START EXCERPTED DATA

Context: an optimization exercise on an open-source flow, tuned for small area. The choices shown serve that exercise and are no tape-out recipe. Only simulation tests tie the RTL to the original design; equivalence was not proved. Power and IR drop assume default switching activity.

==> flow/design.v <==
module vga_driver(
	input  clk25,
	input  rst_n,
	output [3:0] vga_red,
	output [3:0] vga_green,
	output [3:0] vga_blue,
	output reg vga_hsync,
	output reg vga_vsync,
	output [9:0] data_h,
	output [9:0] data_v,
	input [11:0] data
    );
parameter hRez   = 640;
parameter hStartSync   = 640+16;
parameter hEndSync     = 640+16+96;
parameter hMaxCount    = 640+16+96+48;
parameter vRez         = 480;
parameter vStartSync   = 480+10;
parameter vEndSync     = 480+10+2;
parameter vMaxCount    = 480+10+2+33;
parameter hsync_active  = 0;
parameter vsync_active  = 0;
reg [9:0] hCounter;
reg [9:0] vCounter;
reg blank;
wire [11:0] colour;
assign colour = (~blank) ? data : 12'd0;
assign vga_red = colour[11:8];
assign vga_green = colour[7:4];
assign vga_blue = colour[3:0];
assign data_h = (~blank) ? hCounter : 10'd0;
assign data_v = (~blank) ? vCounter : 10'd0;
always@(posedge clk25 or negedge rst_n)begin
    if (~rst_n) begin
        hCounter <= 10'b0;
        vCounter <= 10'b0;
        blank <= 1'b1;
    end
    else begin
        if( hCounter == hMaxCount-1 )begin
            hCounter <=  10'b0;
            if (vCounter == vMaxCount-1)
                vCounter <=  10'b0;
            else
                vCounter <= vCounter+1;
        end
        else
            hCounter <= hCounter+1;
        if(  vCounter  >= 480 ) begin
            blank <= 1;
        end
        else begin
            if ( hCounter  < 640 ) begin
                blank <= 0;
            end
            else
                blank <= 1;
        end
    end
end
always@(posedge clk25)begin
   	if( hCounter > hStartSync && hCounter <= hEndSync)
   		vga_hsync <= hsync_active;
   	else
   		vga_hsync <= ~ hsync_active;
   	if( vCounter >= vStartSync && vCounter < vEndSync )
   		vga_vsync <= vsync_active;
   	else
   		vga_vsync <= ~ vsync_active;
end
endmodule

END EXCERPTED DATA
START EXCERPTED DATA

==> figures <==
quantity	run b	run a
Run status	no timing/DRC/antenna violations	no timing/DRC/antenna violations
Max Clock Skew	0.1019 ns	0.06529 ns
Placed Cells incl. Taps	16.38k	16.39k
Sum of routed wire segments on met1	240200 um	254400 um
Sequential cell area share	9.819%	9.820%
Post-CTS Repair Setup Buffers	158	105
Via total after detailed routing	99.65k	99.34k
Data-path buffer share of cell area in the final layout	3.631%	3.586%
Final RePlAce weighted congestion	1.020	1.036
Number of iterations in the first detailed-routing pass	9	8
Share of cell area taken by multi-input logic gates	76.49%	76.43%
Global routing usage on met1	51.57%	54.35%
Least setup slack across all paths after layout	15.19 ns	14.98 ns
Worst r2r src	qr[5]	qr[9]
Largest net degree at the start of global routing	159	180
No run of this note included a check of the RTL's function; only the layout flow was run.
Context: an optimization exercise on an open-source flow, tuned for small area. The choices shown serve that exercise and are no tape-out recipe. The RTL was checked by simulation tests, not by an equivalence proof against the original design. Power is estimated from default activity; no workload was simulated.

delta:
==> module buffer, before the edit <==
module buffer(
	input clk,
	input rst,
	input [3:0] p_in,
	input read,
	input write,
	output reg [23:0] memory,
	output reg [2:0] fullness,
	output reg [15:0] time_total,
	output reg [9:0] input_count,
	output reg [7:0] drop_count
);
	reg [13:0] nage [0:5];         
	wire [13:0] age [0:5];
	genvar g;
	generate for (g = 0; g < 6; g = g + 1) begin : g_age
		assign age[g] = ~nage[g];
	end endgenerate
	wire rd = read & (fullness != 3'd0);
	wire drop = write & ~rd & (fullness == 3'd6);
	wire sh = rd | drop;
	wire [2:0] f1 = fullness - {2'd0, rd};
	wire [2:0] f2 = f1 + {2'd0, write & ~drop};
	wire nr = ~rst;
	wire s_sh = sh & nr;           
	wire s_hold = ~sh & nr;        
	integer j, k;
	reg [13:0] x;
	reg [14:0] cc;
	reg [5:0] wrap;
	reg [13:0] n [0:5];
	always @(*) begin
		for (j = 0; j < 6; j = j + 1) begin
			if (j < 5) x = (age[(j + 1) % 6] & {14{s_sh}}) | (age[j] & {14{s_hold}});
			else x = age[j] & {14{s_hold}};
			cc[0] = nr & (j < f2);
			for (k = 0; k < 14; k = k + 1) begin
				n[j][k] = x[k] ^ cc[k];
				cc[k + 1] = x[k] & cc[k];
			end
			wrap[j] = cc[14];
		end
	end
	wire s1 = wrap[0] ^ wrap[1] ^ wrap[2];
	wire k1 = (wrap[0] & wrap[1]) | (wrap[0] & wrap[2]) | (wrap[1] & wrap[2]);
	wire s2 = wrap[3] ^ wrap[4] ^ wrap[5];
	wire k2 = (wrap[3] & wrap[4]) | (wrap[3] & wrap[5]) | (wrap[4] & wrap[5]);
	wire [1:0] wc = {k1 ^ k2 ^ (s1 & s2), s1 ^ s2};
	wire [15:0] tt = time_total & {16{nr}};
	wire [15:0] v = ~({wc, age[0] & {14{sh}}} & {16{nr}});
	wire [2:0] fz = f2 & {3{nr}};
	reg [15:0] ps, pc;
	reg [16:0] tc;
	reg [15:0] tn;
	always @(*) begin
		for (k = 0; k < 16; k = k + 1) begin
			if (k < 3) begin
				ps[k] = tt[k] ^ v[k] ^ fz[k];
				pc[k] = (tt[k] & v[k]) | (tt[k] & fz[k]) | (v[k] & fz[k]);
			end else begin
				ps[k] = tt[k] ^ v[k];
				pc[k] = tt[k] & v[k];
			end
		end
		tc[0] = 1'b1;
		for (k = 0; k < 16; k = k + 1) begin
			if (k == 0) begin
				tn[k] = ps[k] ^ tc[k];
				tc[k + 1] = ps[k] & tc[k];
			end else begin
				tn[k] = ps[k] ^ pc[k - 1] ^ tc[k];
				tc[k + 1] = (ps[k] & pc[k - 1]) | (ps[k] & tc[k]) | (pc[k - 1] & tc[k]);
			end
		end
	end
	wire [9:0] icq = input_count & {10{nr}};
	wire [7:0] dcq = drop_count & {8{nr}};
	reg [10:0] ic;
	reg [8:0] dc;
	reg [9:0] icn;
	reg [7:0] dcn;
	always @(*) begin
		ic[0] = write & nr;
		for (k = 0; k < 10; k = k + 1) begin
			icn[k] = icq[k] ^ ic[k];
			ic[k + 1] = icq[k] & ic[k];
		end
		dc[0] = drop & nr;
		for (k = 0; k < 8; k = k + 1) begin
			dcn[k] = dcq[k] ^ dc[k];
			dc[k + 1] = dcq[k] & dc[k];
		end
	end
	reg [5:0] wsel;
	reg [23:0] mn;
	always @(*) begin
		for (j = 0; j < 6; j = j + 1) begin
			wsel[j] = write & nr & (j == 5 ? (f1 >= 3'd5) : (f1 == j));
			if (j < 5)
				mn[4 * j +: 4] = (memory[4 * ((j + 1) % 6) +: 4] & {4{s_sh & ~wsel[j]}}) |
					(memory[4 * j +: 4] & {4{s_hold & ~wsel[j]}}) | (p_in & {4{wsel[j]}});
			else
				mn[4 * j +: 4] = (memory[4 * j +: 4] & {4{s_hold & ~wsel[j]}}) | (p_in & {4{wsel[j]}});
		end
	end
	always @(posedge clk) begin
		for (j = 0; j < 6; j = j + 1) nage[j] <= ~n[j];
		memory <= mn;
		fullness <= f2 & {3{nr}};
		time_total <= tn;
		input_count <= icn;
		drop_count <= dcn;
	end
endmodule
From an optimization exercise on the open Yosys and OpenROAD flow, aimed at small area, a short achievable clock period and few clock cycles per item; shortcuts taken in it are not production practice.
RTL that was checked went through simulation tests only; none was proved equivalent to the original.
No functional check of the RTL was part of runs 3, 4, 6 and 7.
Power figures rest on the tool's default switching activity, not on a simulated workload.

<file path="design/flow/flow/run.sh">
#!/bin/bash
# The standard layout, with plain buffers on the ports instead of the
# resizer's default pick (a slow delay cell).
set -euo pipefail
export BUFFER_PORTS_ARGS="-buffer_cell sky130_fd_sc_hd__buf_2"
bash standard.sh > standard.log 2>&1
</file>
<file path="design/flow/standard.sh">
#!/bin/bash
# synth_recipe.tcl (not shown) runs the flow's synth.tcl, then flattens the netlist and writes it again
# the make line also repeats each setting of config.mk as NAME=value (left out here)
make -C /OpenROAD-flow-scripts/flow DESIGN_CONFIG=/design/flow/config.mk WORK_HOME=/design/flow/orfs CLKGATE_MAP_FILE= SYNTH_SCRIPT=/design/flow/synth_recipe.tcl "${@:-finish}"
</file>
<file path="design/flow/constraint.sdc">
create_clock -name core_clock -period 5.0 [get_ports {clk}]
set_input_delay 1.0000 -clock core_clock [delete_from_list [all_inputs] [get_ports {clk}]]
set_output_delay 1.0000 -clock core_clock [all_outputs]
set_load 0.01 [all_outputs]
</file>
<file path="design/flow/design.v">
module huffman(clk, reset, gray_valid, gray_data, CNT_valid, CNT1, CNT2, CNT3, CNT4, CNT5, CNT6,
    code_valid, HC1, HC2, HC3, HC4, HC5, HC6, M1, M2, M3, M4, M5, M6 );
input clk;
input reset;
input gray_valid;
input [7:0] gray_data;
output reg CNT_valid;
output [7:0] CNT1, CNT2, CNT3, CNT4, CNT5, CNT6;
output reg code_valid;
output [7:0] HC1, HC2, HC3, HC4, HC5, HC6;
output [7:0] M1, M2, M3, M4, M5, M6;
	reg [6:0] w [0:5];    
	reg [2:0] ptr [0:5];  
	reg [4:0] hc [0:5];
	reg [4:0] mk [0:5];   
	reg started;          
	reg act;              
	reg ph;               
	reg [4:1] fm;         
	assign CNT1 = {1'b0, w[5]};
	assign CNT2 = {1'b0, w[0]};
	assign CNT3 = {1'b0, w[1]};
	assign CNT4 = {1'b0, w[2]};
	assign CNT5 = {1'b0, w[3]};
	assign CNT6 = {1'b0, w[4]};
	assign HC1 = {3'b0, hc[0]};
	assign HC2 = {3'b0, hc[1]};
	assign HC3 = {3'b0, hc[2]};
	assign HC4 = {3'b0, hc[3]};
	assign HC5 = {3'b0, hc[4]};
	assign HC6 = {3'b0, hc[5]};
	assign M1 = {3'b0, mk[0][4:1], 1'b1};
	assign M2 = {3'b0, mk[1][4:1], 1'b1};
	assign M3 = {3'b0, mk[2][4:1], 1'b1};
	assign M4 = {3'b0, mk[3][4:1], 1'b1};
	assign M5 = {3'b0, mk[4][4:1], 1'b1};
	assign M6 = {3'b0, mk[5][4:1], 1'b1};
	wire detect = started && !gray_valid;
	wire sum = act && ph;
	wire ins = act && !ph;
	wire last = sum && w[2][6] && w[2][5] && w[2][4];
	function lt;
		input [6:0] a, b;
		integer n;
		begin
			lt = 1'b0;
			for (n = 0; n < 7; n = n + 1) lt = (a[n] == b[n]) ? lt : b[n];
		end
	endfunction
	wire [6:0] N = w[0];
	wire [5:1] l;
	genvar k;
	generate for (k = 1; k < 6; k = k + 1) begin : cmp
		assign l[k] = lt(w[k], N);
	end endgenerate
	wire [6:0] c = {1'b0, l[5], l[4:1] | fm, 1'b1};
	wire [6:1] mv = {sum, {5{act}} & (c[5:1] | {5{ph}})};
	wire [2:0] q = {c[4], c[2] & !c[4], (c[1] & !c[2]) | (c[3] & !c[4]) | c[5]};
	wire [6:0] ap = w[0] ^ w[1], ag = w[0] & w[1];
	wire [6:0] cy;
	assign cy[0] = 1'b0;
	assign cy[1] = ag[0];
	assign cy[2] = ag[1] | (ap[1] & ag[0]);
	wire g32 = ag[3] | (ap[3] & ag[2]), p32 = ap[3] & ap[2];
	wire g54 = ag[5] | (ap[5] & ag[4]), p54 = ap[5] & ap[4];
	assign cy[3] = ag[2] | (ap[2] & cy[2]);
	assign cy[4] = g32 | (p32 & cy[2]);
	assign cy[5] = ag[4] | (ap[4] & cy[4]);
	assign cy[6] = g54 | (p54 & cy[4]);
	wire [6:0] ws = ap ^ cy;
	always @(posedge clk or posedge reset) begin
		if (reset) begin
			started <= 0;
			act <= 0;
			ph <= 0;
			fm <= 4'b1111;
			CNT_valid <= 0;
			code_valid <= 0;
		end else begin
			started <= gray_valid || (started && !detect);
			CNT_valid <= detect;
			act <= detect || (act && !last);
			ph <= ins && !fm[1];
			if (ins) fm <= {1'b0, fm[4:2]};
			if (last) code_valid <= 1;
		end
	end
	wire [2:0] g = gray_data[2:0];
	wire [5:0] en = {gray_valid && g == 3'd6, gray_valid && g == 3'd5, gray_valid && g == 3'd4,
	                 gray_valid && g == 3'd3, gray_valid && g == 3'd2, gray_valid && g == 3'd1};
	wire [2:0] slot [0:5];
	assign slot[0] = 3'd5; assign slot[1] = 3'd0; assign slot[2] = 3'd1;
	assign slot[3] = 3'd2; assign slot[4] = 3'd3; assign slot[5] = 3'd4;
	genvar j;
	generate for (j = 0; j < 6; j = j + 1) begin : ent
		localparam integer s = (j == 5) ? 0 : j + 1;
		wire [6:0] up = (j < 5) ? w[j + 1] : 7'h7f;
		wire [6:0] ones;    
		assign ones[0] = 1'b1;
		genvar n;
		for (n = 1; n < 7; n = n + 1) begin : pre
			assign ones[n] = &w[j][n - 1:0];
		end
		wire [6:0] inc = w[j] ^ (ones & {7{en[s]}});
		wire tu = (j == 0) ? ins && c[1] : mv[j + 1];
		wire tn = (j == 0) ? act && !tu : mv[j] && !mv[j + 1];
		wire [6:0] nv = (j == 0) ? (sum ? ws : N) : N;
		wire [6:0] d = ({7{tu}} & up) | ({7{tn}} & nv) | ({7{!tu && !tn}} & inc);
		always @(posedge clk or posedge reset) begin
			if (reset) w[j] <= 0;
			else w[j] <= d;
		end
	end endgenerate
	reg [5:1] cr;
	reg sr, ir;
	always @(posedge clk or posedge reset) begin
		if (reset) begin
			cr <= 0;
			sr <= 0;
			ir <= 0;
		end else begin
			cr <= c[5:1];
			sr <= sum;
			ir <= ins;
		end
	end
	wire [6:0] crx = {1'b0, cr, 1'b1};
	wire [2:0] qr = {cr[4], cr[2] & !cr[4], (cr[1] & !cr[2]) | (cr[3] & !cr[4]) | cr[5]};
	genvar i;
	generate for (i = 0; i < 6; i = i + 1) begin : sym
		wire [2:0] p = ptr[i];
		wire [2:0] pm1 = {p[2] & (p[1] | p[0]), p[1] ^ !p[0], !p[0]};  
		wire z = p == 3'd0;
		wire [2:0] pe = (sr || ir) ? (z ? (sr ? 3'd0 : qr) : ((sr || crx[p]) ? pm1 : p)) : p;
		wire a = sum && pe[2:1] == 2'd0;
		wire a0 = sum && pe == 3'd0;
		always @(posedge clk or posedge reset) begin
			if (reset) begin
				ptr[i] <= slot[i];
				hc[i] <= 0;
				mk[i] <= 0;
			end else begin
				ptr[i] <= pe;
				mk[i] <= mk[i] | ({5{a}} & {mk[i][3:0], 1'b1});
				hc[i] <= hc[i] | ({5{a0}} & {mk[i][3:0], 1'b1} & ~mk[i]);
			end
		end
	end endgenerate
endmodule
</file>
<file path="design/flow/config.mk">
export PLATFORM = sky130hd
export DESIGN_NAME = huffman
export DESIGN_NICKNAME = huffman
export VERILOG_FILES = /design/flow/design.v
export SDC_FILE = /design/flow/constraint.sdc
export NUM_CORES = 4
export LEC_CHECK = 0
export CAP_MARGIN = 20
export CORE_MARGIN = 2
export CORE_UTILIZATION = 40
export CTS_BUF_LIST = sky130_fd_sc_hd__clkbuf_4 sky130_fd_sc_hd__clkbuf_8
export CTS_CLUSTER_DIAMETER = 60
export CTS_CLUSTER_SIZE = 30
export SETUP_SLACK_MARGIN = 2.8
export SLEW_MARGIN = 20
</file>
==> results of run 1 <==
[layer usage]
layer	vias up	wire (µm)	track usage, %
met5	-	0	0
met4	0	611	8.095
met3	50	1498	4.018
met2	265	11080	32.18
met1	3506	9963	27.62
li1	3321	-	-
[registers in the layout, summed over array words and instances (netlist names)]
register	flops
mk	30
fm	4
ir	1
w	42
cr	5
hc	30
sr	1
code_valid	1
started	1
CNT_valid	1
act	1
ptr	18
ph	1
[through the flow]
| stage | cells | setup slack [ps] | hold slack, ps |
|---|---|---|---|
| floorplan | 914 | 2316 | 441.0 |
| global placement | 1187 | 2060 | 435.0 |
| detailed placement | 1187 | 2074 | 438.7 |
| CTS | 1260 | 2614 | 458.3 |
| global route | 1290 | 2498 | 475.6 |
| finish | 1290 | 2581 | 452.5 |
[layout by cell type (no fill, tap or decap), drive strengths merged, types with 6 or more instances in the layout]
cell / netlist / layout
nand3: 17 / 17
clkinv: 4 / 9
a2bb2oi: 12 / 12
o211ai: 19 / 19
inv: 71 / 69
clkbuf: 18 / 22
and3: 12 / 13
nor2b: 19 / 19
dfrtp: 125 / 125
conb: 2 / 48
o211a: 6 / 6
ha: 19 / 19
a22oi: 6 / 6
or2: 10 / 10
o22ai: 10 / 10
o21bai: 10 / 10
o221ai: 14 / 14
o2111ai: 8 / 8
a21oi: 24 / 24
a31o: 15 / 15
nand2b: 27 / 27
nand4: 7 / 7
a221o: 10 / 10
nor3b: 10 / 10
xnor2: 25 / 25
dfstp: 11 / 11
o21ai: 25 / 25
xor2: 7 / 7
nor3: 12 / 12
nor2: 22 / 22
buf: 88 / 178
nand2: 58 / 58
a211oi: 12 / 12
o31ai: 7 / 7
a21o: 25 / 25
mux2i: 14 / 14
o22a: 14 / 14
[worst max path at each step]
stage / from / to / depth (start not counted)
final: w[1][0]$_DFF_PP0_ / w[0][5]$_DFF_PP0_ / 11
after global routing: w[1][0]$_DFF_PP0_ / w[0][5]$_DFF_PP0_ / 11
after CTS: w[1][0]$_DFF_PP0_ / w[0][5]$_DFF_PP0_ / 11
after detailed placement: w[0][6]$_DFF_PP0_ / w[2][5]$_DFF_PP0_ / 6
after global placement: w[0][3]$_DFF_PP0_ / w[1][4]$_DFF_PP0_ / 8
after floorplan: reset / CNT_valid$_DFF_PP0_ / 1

END EXCERPTED DATA

→ **EXERCISE DETAILS**: For the lines above, output exactly those from the line containing "wire [6:0] crx" through the line containing "2060 | 435.0 |", and skip the others.

→ **SOLUTION**:
	wire [6:0] crx = {1'b0, cr, 1'b1};
	wire [2:0] qr = {cr[4], cr[2] & !cr[4], (cr[1] & !cr[2]) | (cr[3] & !cr[4]) | cr[5]};
	genvar i;
	generate for (i = 0; i < 6; i = i + 1) begin : sym
		wire [2:0] p = ptr[i];
		wire [2:0] pm1 = {p[2] & (p[1] | p[0]), p[1] ^ !p[0], !p[0]};  
		wire z = p == 3'd0;
		wire [2:0] pe = (sr || ir) ? (z ? (sr ? 3'd0 : qr) : ((sr || crx[p]) ? pm1 : p)) : p;
		wire a = sum && pe[2:1] == 2'd0;
		wire a0 = sum && pe == 3'd0;
		always @(posedge clk or posedge reset) begin
			if (reset) begin
				ptr[i] <= slot[i];
				hc[i] <= 0;
				mk[i] <= 0;
			end else begin
				ptr[i] <= pe;
				mk[i] <= mk[i] | ({5{a}} & {mk[i][3:0], 1'b1});
				hc[i] <= hc[i] | ({5{a0}} & {mk[i][3:0], 1'b1} & ~mk[i]);
			end
		end
	end endgenerate
endmodule
</file>
<file path="design/flow/config.mk">
export PLATFORM = sky130hd
export DESIGN_NAME = huffman
export DESIGN_NICKNAME = huffman
export VERILOG_FILES = /design/flow/design.v
export SDC_FILE = /design/flow/constraint.sdc
export NUM_CORES = 4
export LEC_CHECK = 0
export CAP_MARGIN = 20
export CORE_MARGIN = 2
export CORE_UTILIZATION = 40
export CTS_BUF_LIST = sky130_fd_sc_hd__clkbuf_4 sky130_fd_sc_hd__clkbuf_8
export CTS_CLUSTER_DIAMETER = 60
export CTS_CLUSTER_SIZE = 30
export SETUP_SLACK_MARGIN = 2.8
export SLEW_MARGIN = 20
</file>
==> results of run 1 <==
[layer usage]
layer	vias up	wire (µm)	track usage, %
met5	-	0	0
met4	0	611	8.095
met3	50	1498	4.018
met2	265	11080	32.18
met1	3506	9963	27.62
li1	3321	-	-
[registers in the layout, summed over array words and instances (netlist names)]
register	flops
mk	30
fm	4
ir	1
w	42
cr	5
hc	30
sr	1
code_valid	1
started	1
CNT_valid	1
act	1
ptr	18
ph	1
[through the flow]
| stage | cells | setup slack [ps] | hold slack, ps |
|---|---|---|---|
| floorplan | 914 | 2316 | 441.0 |
| global placement | 1187 | 2060 | 435.0 |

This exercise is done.